Instructions for the task -
Using the word "does" as the filter, copy each matching line from the records.

*** Opening of Material supplied ***

### src/rtl/oqe_pkg.sv
// package for the ordered queue engine: request, status and cell command codes
// no dependencies; imported by the interfaces, the cells, the top level and the checker
package oqe_pkg;

  localparam int unsigned OQE_DEPTH       = 16;
  localparam int unsigned OQE_VALUE_WIDTH = 16;

  // request codes; codes above peek behave as peek
  typedef enum logic [2:0] {
    REQ_APPEND   = 3'd0,
    REQ_INSERT   = 3'd1,
    REQ_POP      = 3'd2,
    REQ_CONTAINS = 3'd3,
    REQ_CLEAR    = 3'd4,
    REQ_PEEK     = 3'd5
  } req_e;

  typedef enum logic [1:0] {
    ST_OK    = 2'd0,
    ST_EMPTY = 2'd1,
    ST_FULL  = 2'd2
  } status_e;

  // what the cell row does this cycle
  typedef enum logic [1:0] {
    CMD_HOLD   = 2'd0,
    CMD_APPEND = 2'd1,
    CMD_INSERT = 2'd2,
    CMD_POP    = 2'd3
  } cmd_e;

  // broadcast control to every cell
  typedef struct packed {
    cmd_e cmd;
    logic descending;
  } cell_ctl_t;

endpackage

### src/rtl/oqe_if.sv
// handshake channels of the ordered queue engine: request, response, configuration
// depends on oqe_pkg
interface oqe_req_if
  import oqe_pkg::*;
#(
  parameter int unsigned VALUE_WIDTH = OQE_VALUE_WIDTH
);
  logic                   valid;
  logic                   ready;
  logic [2:0]             req_type;
  logic [VALUE_WIDTH-1:0] value;

  modport source (output valid, req_type, value, input ready);
  modport sink   (input valid, req_type, value, output ready);
endinterface

interface oqe_rsp_if
  import oqe_pkg::*;
#(
  parameter int unsigned DEPTH       = OQE_DEPTH,
  parameter int unsigned VALUE_WIDTH = OQE_VALUE_WIDTH
);
  localparam int unsigned CNT_WIDTH = $clog2(DEPTH + 1);

  logic                   valid;
  logic                   ready;
  logic [1:0]             status;
  logic [VALUE_WIDTH-1:0] popped_value;
  logic                   found;
  logic [VALUE_WIDTH-1:0] head_value;
  logic                   is_empty;
  logic [CNT_WIDTH-1:0]   entry_total;

  modport source (output valid, status, popped_value, found, head_value, is_empty,
                  entry_total, input ready);
  modport sink   (input valid, status, popped_value, found, head_value, is_empty,
                  entry_total, output ready);
endinterface

interface oqe_cfg_if;
  logic valid;
  logic ready;
  logic order_descending;

  modport source (output valid, order_descending, input ready);
  modport sink   (input valid, order_descending, output ready);
endinterface

### src/rtl/ordered_queue_engine_core.sv
// top level of the ordered queue engine: fill counter, request decode, response register
// depends on oqe_pkg, oqe_if (channels) and oqe_cell (the row of slots)
//
// usage
// - req carries one request transaction (req_type, value); rsp returns exactly one
//   response transaction per request, in order; cfg writes order_descending
//   (0 ascending, 1 descending) for ordered insert, and is always ready
// - slot 0 of the cell row is the head; every cell compares its entry with the
//   request value in parallel and a first-hit flag ripples down the row, so each
//   cell knows whether to keep, load the new value or take its neighbor's entry
// - latency: the response is valid the cycle after the request is accepted
// - throughput: one request per cycle while the response is not stalled; the cycle
//   time is set by the first-hit ripple through DEPTH cells
// - a stalled response holds the request channel: req.ready is high only when the
//   response register is empty or being taken in the same cycle
// - head_value, is_empty and entry_total are read from the live queue, which does
//   not move while a response waits
// - reset empties the queue and clears order_descending; slot contents are not
//   reset, entries past the fill count are never shown
module ordered_queue_engine_core
  import oqe_pkg::*;
#(
  parameter int unsigned DEPTH       = OQE_DEPTH,
  parameter int unsigned VALUE_WIDTH = OQE_VALUE_WIDTH
) (
  input  logic      clk_i,
  input  logic      rst_ni,
  oqe_req_if.sink   req,
  oqe_rsp_if.source rsp,
  oqe_cfg_if.sink   cfg
);

  localparam int unsigned          CNT_WIDTH = $clog2(DEPTH + 1);
  localparam logic [CNT_WIDTH-1:0] DEPTH_C   = CNT_WIDTH'(DEPTH);
  localparam logic [CNT_WIDTH-1:0] ONE_C     = CNT_WIDTH'(1);

  // queue state
  logic [CNT_WIDTH-1:0] count_q, count_d;
  logic                 order_q;

  // response register
  logic                   rsp_valid_q;
  status_e                status_q, status_d;
  logic [VALUE_WIDTH-1:0] popped_q, popped_d;
  logic                   found_q, found_d;

  // cell row links
  logic [VALUE_WIDTH-1:0] slot   [DEPTH];
  logic [DEPTH-1:0]       match;
  logic [DEPTH-1:0]       seen;
  cell_ctl_t              ctl;

  logic accept, full, empty;

  assign accept = req.valid && req.ready;
  assign full   = count_q == DEPTH_C;
  assign empty  = count_q == '0;

  // request decode: drives the row command, the next count and the response fields
  always_comb begin
    ctl.cmd        = CMD_HOLD;
    ctl.descending = order_q;
    count_d        = count_q;
    status_d       = ST_OK;
    popped_d       = '0;
    found_d        = 1'b0;
    if (accept) begin
      unique case (req.req_type)
        REQ_APPEND, REQ_INSERT: begin
          if (full) begin
            status_d = ST_FULL;
          end else begin
            ctl.cmd = (req.req_type == REQ_APPEND) ? CMD_APPEND : CMD_INSERT;
            count_d = count_q + ONE_C;
          end
        end
        REQ_POP: begin
          if (empty) begin
            status_d = ST_EMPTY;
          end else begin
            ctl.cmd  = CMD_POP;
            count_d  = count_q - ONE_C;
            popped_d = slot[0];
          end
        end
        REQ_CONTAINS: found_d = |match;
        REQ_CLEAR:    count_d = '0;
        default:      count_d = count_q;  // peek and unused codes only report
      endcase
    end
  end

  // the row of slots, head at index 0
  for (genvar g = 0; g < DEPTH; g++) begin : g_cell
    logic [VALUE_WIDTH-1:0] left_v, right_v;
    logic                   prev_match, seen_in;

    if (g == 0) begin : g_head
      assign left_v     = '0;
      assign prev_match = 1'b0;
      assign seen_in    = 1'b0;
    end else begin : g_body
      assign left_v     = slot[g-1];
      assign prev_match = match[g-1];
      assign seen_in    = seen[g-1];
    end

    if (g == DEPTH - 1) begin : g_last
      assign right_v = slot[g];
    end else begin : g_inner
      assign right_v = slot[g+1];
    end

    oqe_cell #(
      .VALUE_WIDTH(VALUE_WIDTH),
      .CNT_WIDTH  (CNT_WIDTH),
      .IDX        (g)
    ) u_cell (
      .clk_i       (clk_i),
      .ctl_i       (ctl),
      .count_i     (count_q),
      .value_i     (req.value),
      .left_i      (left_v),
      .right_i     (right_v),
      .prev_match_i(prev_match),
      .seen_i      (seen_in),
      .slot_o      (slot[g]),
      .match_o     (match[g]),
      .seen_o      (seen[g])
    );
  end

  // control state
  always_ff @(posedge clk_i or negedge rst_ni) begin
    if (!rst_ni) begin
      count_q     <= '0;
      order_q     <= 1'b0;
      rsp_valid_q <= 1'b0;
    end else begin
      count_q <= count_d;
      if (cfg.valid) begin
        order_q <= cfg.order_descending;
      end
      if (accept) begin
        rsp_valid_q <= 1'b1;
      end else if (rsp.ready) begin
        rsp_valid_q <= 1'b0;
      end
    end
  end

  // response payload
  always_ff @(posedge clk_i) begin
    if (accept) begin
      status_q <= status_d;
      popped_q <= popped_d;
      found_q  <= found_d;
    end
  end

  assign req.ready = !rsp_valid_q || rsp.ready;
  assign cfg.ready = 1'b1;

  assign rsp.valid        = rsp_valid_q;
  assign rsp.status       = status_q;
  assign rsp.popped_value = popped_q;
  assign rsp.found        = found_q;
  assign rsp.head_value   = empty ? '0 : slot[0];
  assign rsp.is_empty     = empty;
  assign rsp.entry_total  = count_q;

endmodule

*** Close of Material supplied ***

Response for this exercise -
  // what the cell row does this cycle
// - head_value, is_empty and entry_total are read from the live queue, which does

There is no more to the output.